6 Replies Latest reply on Sep 9, 2011 7:19 PM by dtasj

    SCSI-timeout bug in ESX4 VMware Tools for kernels below 2.6.13 (e.g. RHEL4)

    MKguy Virtuoso

      So I recently filed a service request with the VMware support because of the following issue:

       

      The SCSI timeout value in /sys/block/sdX/device/timeout is not increased through installing the latest ESX4 VMware tools on RHEL4 VMs. It remains at the default 30 seconds, while the value on RHEL5/CentOS5 VMs is being increased from default 60 to 180 seconds by installing the VMware tools.

       

      No big deal you might say, but that cost us some unnecessary downtime of RHEL4 (and only RHEL4) VMs when we had problems with the SAN, while all other RHEL5 and Windows VMs ran just fine.
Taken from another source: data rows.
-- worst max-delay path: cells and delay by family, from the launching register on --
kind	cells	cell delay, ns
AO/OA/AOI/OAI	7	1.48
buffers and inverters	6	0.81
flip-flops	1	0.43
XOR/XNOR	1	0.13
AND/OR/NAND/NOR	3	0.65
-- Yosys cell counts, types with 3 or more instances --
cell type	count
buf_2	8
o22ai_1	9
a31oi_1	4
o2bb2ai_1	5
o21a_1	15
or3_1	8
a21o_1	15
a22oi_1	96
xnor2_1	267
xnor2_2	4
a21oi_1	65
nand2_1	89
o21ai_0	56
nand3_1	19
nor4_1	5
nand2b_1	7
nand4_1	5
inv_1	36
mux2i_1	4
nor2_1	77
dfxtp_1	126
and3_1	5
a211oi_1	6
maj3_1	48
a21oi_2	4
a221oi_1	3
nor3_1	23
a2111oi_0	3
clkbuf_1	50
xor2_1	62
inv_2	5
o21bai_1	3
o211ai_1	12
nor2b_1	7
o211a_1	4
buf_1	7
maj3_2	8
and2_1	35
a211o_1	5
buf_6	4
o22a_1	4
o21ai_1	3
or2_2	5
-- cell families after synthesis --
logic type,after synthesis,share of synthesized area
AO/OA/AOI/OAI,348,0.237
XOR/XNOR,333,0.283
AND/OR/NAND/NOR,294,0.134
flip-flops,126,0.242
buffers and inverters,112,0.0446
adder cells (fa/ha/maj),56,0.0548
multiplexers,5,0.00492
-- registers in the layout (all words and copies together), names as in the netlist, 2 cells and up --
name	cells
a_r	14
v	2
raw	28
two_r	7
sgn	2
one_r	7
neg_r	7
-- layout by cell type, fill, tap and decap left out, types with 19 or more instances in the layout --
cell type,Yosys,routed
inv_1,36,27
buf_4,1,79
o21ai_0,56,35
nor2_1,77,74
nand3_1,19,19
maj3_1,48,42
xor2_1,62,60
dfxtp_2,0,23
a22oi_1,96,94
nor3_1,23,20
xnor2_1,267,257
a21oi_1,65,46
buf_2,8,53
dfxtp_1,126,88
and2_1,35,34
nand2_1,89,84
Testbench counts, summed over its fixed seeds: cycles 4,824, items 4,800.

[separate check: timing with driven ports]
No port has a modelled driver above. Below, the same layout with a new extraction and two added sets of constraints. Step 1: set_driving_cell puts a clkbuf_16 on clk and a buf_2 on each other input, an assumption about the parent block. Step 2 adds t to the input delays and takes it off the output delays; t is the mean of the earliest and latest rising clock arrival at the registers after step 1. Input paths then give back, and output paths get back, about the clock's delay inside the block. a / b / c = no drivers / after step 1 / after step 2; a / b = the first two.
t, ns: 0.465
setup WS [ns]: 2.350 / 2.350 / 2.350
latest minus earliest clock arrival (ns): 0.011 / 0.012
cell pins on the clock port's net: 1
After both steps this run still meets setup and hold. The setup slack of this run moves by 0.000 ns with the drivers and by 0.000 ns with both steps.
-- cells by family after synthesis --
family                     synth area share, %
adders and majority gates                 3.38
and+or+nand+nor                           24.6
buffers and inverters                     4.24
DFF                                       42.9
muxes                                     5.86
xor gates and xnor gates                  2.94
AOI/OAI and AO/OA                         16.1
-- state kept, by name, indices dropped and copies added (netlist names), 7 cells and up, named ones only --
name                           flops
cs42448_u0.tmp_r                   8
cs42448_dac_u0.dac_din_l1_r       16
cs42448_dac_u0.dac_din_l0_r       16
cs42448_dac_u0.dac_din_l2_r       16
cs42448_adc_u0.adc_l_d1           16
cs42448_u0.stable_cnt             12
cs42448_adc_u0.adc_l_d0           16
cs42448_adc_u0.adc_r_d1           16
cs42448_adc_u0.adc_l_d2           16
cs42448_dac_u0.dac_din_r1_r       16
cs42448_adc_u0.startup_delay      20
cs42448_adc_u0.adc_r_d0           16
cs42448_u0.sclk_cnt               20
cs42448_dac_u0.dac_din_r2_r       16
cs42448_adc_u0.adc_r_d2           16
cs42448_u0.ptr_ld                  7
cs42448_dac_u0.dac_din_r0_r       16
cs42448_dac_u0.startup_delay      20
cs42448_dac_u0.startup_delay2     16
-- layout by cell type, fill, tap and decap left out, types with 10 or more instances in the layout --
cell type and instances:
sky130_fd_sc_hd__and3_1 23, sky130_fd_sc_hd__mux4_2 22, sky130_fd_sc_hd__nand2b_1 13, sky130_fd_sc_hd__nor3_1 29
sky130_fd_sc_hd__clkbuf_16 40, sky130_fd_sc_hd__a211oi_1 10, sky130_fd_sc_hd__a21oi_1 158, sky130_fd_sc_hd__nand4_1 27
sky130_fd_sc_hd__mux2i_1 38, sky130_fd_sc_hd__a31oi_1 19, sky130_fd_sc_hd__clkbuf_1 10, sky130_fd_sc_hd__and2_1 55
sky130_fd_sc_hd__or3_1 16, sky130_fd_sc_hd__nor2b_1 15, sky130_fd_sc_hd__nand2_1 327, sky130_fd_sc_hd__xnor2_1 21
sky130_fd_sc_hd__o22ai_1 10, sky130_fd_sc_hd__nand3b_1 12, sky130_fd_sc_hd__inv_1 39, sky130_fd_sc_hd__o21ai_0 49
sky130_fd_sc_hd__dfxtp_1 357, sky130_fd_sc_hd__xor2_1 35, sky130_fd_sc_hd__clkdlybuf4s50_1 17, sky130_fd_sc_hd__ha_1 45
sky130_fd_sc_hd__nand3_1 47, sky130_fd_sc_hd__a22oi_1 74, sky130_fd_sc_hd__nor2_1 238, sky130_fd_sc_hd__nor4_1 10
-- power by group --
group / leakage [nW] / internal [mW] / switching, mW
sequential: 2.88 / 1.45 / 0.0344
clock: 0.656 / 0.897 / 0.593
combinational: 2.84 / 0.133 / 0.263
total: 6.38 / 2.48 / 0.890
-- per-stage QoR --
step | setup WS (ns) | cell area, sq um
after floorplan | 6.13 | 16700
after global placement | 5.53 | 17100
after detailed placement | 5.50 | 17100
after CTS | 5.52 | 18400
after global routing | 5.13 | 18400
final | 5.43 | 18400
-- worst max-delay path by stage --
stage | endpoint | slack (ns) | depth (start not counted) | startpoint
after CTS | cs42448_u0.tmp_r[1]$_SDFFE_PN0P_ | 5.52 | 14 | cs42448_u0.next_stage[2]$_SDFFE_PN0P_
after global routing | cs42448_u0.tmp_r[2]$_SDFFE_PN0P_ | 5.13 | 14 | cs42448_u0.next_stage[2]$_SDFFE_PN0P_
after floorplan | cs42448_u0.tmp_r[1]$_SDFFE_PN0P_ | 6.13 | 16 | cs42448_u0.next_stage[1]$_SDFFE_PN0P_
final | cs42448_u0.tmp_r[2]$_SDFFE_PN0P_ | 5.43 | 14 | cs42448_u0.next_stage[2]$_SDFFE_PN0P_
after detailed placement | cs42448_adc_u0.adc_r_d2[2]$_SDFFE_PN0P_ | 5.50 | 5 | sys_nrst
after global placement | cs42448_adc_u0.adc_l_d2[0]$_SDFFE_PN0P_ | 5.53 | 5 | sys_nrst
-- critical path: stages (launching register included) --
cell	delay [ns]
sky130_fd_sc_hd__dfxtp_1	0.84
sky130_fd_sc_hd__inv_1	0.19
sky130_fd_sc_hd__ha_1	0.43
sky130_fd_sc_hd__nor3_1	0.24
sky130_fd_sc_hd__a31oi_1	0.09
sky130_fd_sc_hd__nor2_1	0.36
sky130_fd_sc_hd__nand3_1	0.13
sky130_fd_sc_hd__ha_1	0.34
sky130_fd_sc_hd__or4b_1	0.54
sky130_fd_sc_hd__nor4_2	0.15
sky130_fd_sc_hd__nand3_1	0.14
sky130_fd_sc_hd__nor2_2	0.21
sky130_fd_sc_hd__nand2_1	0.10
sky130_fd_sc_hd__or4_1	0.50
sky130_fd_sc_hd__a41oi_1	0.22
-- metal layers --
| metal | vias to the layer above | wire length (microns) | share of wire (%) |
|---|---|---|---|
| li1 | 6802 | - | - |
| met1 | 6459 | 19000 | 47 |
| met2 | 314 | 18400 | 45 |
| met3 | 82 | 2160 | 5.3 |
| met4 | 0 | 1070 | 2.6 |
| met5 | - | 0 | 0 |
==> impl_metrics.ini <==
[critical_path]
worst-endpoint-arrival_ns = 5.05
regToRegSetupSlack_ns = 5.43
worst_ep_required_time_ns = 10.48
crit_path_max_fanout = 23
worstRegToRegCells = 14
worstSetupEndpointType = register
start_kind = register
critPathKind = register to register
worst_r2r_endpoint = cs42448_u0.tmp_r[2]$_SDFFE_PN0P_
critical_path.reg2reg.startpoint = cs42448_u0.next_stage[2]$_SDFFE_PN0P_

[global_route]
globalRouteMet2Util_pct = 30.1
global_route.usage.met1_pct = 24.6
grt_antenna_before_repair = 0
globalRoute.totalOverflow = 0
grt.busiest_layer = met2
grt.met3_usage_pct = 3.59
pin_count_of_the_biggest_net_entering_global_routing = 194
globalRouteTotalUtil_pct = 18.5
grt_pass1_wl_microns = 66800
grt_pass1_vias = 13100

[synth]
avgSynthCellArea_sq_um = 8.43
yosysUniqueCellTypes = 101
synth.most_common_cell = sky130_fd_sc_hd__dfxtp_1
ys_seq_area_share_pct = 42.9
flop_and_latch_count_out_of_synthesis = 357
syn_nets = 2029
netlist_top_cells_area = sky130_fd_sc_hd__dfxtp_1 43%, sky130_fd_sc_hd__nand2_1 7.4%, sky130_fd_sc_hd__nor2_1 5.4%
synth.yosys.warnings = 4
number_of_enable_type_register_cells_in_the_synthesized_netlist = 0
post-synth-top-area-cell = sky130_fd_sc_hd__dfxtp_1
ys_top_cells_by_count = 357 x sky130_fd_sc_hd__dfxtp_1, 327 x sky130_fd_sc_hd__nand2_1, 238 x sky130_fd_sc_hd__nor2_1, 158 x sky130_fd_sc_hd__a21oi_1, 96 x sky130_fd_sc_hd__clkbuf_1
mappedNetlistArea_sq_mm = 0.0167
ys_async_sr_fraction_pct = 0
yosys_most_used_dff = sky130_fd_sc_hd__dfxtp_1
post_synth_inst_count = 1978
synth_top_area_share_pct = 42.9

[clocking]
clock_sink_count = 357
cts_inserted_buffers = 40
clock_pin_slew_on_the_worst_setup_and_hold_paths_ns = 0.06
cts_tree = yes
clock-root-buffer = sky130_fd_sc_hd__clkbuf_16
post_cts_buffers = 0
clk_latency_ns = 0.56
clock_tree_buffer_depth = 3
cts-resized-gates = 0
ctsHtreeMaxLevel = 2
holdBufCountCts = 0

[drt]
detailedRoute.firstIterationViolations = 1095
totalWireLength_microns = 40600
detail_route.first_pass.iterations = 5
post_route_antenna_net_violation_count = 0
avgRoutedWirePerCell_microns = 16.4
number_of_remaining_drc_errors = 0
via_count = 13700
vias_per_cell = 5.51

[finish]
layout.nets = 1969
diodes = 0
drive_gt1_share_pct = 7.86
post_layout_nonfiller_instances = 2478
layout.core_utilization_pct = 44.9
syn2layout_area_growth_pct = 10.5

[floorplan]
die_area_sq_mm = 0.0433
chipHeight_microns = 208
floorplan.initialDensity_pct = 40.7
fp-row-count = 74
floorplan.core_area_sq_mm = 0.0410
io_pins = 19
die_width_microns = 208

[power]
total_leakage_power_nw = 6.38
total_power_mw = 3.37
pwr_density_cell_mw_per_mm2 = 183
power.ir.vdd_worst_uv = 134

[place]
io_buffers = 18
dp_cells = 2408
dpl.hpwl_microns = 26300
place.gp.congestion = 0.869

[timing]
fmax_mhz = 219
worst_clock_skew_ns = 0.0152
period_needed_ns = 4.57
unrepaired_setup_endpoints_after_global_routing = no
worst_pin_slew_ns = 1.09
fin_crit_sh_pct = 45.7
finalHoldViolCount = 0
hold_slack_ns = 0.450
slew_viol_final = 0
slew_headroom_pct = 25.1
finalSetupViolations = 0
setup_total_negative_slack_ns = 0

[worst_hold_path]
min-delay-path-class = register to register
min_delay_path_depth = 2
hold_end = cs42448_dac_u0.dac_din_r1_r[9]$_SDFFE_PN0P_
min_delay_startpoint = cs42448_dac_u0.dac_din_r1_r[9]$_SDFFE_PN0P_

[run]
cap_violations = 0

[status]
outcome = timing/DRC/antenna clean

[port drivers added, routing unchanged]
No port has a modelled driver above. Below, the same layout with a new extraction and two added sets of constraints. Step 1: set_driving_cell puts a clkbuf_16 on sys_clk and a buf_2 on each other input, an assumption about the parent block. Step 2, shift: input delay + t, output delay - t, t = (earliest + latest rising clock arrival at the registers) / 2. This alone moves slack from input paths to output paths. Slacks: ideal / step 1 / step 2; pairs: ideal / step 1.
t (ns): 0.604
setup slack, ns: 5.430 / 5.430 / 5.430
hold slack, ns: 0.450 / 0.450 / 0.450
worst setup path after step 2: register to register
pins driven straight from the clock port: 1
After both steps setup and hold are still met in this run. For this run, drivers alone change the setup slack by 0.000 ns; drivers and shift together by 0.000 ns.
From an optimization exercise on the open Yosys and OpenROAD flow, aimed at small area; shortcuts taken in it are not production practice.
Only simulation tests tie the RTL to the original design; equivalence was not proved.
The clock cells of runs 5 and 6 come from the design's own scripts or RTL, not from TritonCTS.
The clock port is modelled as an ideal driver, which makes a skipped or thinned clock tree look cheaper than it is; a real chip needs a root buffer or a tree.
Power and IR drop assume default switching activity.

==> flow/design.v <==
module debouncer(
  input clk,
  input PB,              
  output reg PB_state,   
  output PB_state_nx,    
  output PB_fall         
);
  reg PB_sync_0;
  always @(posedge clk) PB_sync_0 <= PB;
  reg PB_sync_1;
  always @(posedge clk) PB_sync_1 <= PB_sync_0;
  wire run = PB_state ^ PB_sync_1;    
  wire term;
  lfsr_cnt16 CNT(clk, run, term);
  assign PB_state_nx = term ? PB_sync_1 : PB_state;
  assign PB_fall = (term & ~PB_sync_1) & PB_state;
  always @(posedge clk) PB_state <= PB_state_nx;
endmodule
module lfsr_cnt16(
  input clk,
  input en,
  output term
);
  localparam [15:0] P = 16'h5555;        
  reg  [15:0] r;
  wire [15:0] t = r ^ P;
  wire s = (t[14:0] == 15'h0000);
  assign term = s & ~t[15];
  wire fb = t[15] ^ ((~t[1] & t[3] & t[4]) | t[14] | s);
  always @(posedge clk) begin
    r[0] <= en ? (fb ^ P[0]) : 1'b0;
    r[15:1] <= en ? ~r[14:0] : 15'h2aaa;
  end
endmodule
module counter4_up(
  input clk,
  input rst,
  input en,
  output reg [3:0] cnt_n
);
  wire c1 = en & ~cnt_n[0];
  wire c2 = c1 & ~cnt_n[1];
  wire c3 = c2 & ~cnt_n[2];
  always @(posedge clk)
    cnt_n <= {rst | (cnt_n[3] ^ c3), rst | (cnt_n[2] ^ c2),
              rst | (cnt_n[1] ^ c1), rst | (cnt_n[0] ^ en)};
endmodule
module hex_to_sseg_case(
  input [3:0] hex,
  output reg [7:0] sseg );
  always @*
  begin
    case(hex)
      4'b0000: sseg = 8'b1100_0000;  
      4'b0001: sseg = 8'b1111_1001;  
      4'b0010: sseg = 8'b1010_0100;  
      4'b0011: sseg = 8'b1011_0000;  
      4'b0100: sseg = 8'b1001_1001;  
      4'b0101: sseg = 8'b1001_0010;  
      4'b0110: sseg = 8'b1000_0010;  
      4'b0111: sseg = 8'b1111_1000;  
      4'b1000: sseg = 8'b1000_0000;  
      4'b1001: sseg = 8'b1001_0000;  
      4'b1010: sseg = 8'b1000_1000;  
      4'b1011: sseg = 8'b1000_0011;  
      4'b1100: sseg = 8'b1100_0110;  
      4'b1101: sseg = 8'b1010_0001;  
      4'b1110: sseg = 8'b1000_0110;  
      default: sseg = 8'b1000_1110;  
    endcase
  end
endmodule
module mux_sseg_4dig(
  input wire clk, reset,
  input [3:0] dig3_n, dig2_n, dig1_n, dig0_n,
  output [3:0] en_dig,
  output [7:0] sseg
  );
  wire wrap;
  lfsr_cnt16 LOW(clk, ~reset, wrap);
  reg [1:0] k;
  always @(posedge clk)
    k <= {~reset & (k[1] ^ (wrap & k[0])), ~reset & (k[0] ^ wrap)};
  assign en_dig = {~(k[1] & k[0]), ~(k[1] & ~k[0]), ~(~k[1] & k[0]), ~(~k[1] & ~k[0])};
  wire [3:0] dsel_n = k[1] ? (k[0] ? dig3_n : dig2_n) : (k[0] ? dig1_n : dig0_n);
  hex_to_sseg_case DEC(~dsel_n, sseg);
endmodule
Of course we can easily set this value manually, but isn't that (at least my expectation) the job of the VMware tools, just like they do fine on Windows and RHEL5 VMs?

       

      Whatever; As it turned out during various tests and the exchange of emails with the VMware support, this is due to a missing udev rule (99-vmware-scsi-udev.rules) in /etc/udev/rules.d/ on these RHEL4 VMs after installing the tools.

       

      99-vmware-scsi-udev.rules
      
      #
      # VMware SCSI devices Timeout adjustment
      #
      # Modify the timeout value for VMware SCSI devices so that
      # in the event of a failover, we don't time out.
      # See Bug 271286 for more information.
      #
      # Note: The Udev systems vary from distro to distro.  Hence all of the
      #       extra entries.
      
      # Redhat systems
      ACTION=="add", BUS=="scsi", SYSFS{vendor}=="VMware, " , SYSFS{model}=="VMware Virtual S",   RUN+="/bin/sh -c 'echo 180 >/sys$DEVPATH/device/timeout'"
      

       

      The reason why this is missing on all RHEL4 VMs is, according to the support, that a Linux Kernel of at least 2.6.13 (which apparently contained udev related updates) is required for this to work. However, all RHEL4 releases as well RedHat Kernel updates for RHEL4, are based on the 2.6.9 kernel.

       

      The support stated that they have no intention to fix this (like automatically setting the SCSI timeout with some other way) or to release a KB article to point out this potential problem to the public.

       

      Yes, as stated above, this might not be that big of a deal and I know I can easily set the timeout values myself, but what bothered me a bit was the reluctance of the support to actually fix this someday or at least plan for a KB article with an official recommendation to set this value manually on certain systems.

       

       

      I mean, I can't be the first one to stumble upon this issue, can I? Has anyone else seen this and accordingly contacted VMware support?